What is needed:
Quote exactly the lines from the start of the entries to the one with "localparam int LANES", both ends included.

Material provided:
Context: an optimization exercise on an open-source flow, tuned for small area, a short achievable clock period and few clock cycles per item. The choices shown serve that exercise and are no tape-out recipe.
In this exercise RTL edits were held to simulation tests only and were not proved equivalent to the original.

==> run G: inputs <==
==> flow/design.v <==
package t2s_seq_pkg;
  localparam int LANES  = 32;
  localparam int COEF_W = 16;
  function automatic [2:0] clamp_log2size(input [2:0] l2);
    if (l2 < 3'd2)      clamp_log2size = 3'd2;
    else if (l2 > 3'd5) clamp_log2size = 3'd5;
    else                clamp_log2size = l2;
  endfunction
  function automatic [5:0] job_cfg(input [2:0] l2, input [2:0] st);
    logic [2:0] l;
    l = clamp_log2size(l2);
    job_cfg = 6'd0;
    case (l)
      3'd3: job_cfg[0] = (st != 3'd0);
      3'd4: begin
        job_cfg[1] = (st == 3'd1);
        job_cfg[2] = (st >= 3'd2);
      end
      3'd5: begin
        job_cfg[3] = (st == 3'd1);
        job_cfg[4] = (st == 3'd2);
        job_cfg[5] = (st >= 3'd3);
      end
      default: ;
    endcase
  endfunction
endpackage
This design comes from an exercise in tuning for small area, a short achievable clock period and few clock cycles on the open sky130 flow, not from production work. Where RTL was checked, it was by simulation tests only, not by an equivalence proof against the original. No activity file was given, so power comes from the tool's default toggle rates.

== alpha ==
==> module g2048_top, before the edit <==
module g2048_top (
	input  logic        clk,
	input  logic        rst_n,
	input  logic        cyc,
	input  logic        stb,
	input  logic        we,
	input  logic [4:0]  adr,
	input  logic [31:0] dat_w,
	output logic [31:0] dat_r,
	output logic        ack
);
function automatic [3:0] board_index(input [1:0] dir, input integer k, input integer i);
	integer r;
	integer c;
	integer idx;
	begin
		case (dir)
			2'd0: begin
				r = k;
				c = i;
			end
			2'd1: begin
				r = k;
				c = 4 - 1 - i;
			end
			2'd2: begin
				r = i;
				c = k;
			end
			default: begin  
				r = 4 - 1 - i;
				c = k;
			end
		endcase
		idx = r * 4 + c;
		board_index = idx[3:0];
	end
endfunction
	logic [63:0] board;       
	logic [3:0]  lfsr;
	logic [3:0]  ph;          
	logic        pend;        
	logic [1:0]  dir;
	logic        chg;         
	logic [3:0]  rdat;
	logic        rst_q;       
	logic        wr_pend;     
	logic [3:0]  wr_adr;      
	logic        busy;
	logic        req;
	logic        wr_move;
	logic [15:0] wr_cell;     
	logic [15:0] line;        
	logic [15:0] merged;
	logic        changed;
	logic [15:0] wrev;        
	logic        sel_row;     
	logic        sel_col;     
	logic [3:0]  lfsr_next;
	logic [15:0] put;
	logic [63:0] cur;         
	logic        win;
	logic        lose;
	logic [3:0]  rd_data;
	assign busy    = |ph;
	assign req     = cyc && stb && !ack && !busy && !rst_q;
	assign wr_move = req && we && (adr == 5'd16);
	always_comb begin
		for (int i = 0; i < 4; i++)
			line[4*i +: 4] = board[4*board_index(dir, 0, i) +: 4];
	end
	line_merge u_merge (
		.line_in  (line),
		.line_out (merged),
		.changed  (changed)
	);
	always_comb begin
		for (int k = 0; k < 4; k++)
			wrev[4*k +: 4] = dir[0] ? merged[4*(3 - k) +: 4] : merged[4*k +: 4];
	end
	assign lfsr_next = {lfsr[2:0], lfsr[3] ^ lfsr[2]};
	always_comb begin
		logic [15:0] empty;
		logic [15:0] upper;
		logic [3:0]  ru;          
		logic [3:0]  re;          
		logic [15:0] fu;          
		logic [15:0] fe;
		logic [3:0]  gu;          
		logic [3:0]  ge;
		for (int r = 0; r < 4; r++)
			for (int c = 0; c < 4; c++) begin
				empty[4*r + c] = (board[4*(4*r + c) +: 4] == 4'd0);
				upper[4*r + c] = empty[4*r + c]
				                 && (r > lfsr_next[3:2] || (r == lfsr_next[3:2] && c >= lfsr_next[1:0]));
			end
		for (int r = 0; r < 4; r++) begin
			ru[r] = |upper[4*r +: 4];
			re[r] = |empty[4*r +: 4];
			for (int c = 0; c < 4; c++) begin
				fu[4*r + c] = upper[4*r + c];
				fe[4*r + c] = empty[4*r + c];
				for (int k = 0; k < c; k++) begin
					if (upper[4*r + k]) fu[4*r + c] = 1'b0;
					if (empty[4*r + k]) fe[4*r + c] = 1'b0;
				end
			end
		end
		for (int r = 0; r < 4; r++) begin
			gu[r] = ru[r];
			ge[r] = re[r];
			for (int k = 0; k < r; k++) begin
				if (ru[k]) gu[r] = 1'b0;
				if (re[k]) ge[r] = 1'b0;
			end
		end
		for (int j = 0; j < 16; j++)
			put[j] = pend && chg && ((|ru) ? (gu[j/4] && fu[j]) : (ge[j/4] && fe[j]));
		cur = board;
		for (int j = 0; j < 16; j++)
			cur[4*j] = board[4*j] | put[j];
	end
	always_comb begin
		logic full;
		logic pair;
		win  = 1'b0;
		full = 1'b1;
		pair = 1'b0;
		for (int q = 0; q < 16; q++) begin
			if (cur[4*q +: 4] == 4'd0) full = 1'b0;
			if (cur[4*q +: 4] == 11) win = 1'b1;
		end
		for (int r = 0; r < 4; r++)
			for (int c = 0; c < 3; c++)
				if (cur[4*(4*r + c) +: 4] == cur[4*(4*r + c + 1) +: 4]) pair = 1'b1;
		for (int r = 0; r < 3; r++)
			for (int c = 0; c < 4; c++)
				if (cur[4*(4*r + c) +: 4] == cur[4*(4*r + c + 4) +: 4]) pair = 1'b1;
		lose = full && !pair;
	end
	always_comb begin
		logic [3:0] rowv [4];
		logic [3:0] cellv;
		logic [3:0] stv;
		for (int r = 0; r < 4; r++)
			rowv[r] = adr[1] ? (adr[0] ? cur[4*(4*r + 3) +: 4] : cur[4*(4*r + 2) +: 4])
			                 : (adr[0] ? cur[4*(4*r + 1) +: 4] : cur[4*(4*r) +: 4]);
		cellv   = adr[3] ? (adr[2] ? rowv[3] : rowv[2]) : (adr[2] ? rowv[1] : rowv[0]);
		stv     = (adr[3:0] == 5'd17 - 5'd16) ? {1'b0, lose, win, busy} : 4'd0;
		rd_data = adr[4] ? stv : cellv;
	end
	always_comb begin
		for (int j = 0; j < 16; j++)
			wr_cell[j] = wr_pend && !rst_q && (wr_adr == j);
	end
	assign sel_row = busy && !dir[1] && !rst_q;
	assign sel_col = busy && dir[1] && !rst_q;
	always_ff @(posedge clk) begin
		for (int r = 0; r < 4; r++)
			for (int c = 0; c < 4; c++)
				board[4*(4*r + c) +: 4] <=
					({4{!busy && !wr_cell[4*r + c] && !rst_q}} & cur[4*(4*r + c) +: 4])
					| ({4{wr_cell[4*r + c]}} & dat_w[3:0])
					| ({4{sel_row}} & ((r < 3) ? board[4*(4*(r + 1) + c) +: 4] : wrev[4*c +: 4]))
					| ({4{sel_col}} & ((c < 3) ? board[4*(4*r + c + 1) +: 4] : wrev[4*r +: 4]));
	end
	always_ff @(posedge clk) begin
		if (!rst_n)
			ack <= 1'b0;
		else
			ack <= req;
		rst_q   <= !rst_n;
		wr_pend <= rst_n && req && we && !adr[4];
		wr_adr  <= adr[3:0];
	end
	always_ff @(posedge clk) begin
		if (rst_q) begin
			ph   <= 4'd0;
			pend <= 1'b0;
			lfsr <= 4'b1001;
		end else begin
			ph   <= {ph[2:0], wr_move};
			pend <= ph[3];
			if (pend && chg)
				lfsr <= lfsr_next;
		end
	end
	always_ff @(posedge clk) begin
		if (!busy)
			dir <= dat_w[1:0];
		chg  <= busy && ((!ph[0] && chg) || changed);
		rdat <= rd_data;
	end
	assign dat_r = {28'd0, rdat};
endmodule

Final answer:
Context: an optimization exercise on an open-source flow, tuned for small area, a short achievable clock period and few clock cycles per item. The choices shown serve that exercise and are no tape-out recipe.
In this exercise RTL edits were held to simulation tests only and were not proved equivalent to the original.

==> run G: inputs <==
==> flow/design.v <==
package t2s_seq_pkg;
  localparam int LANES  = 32;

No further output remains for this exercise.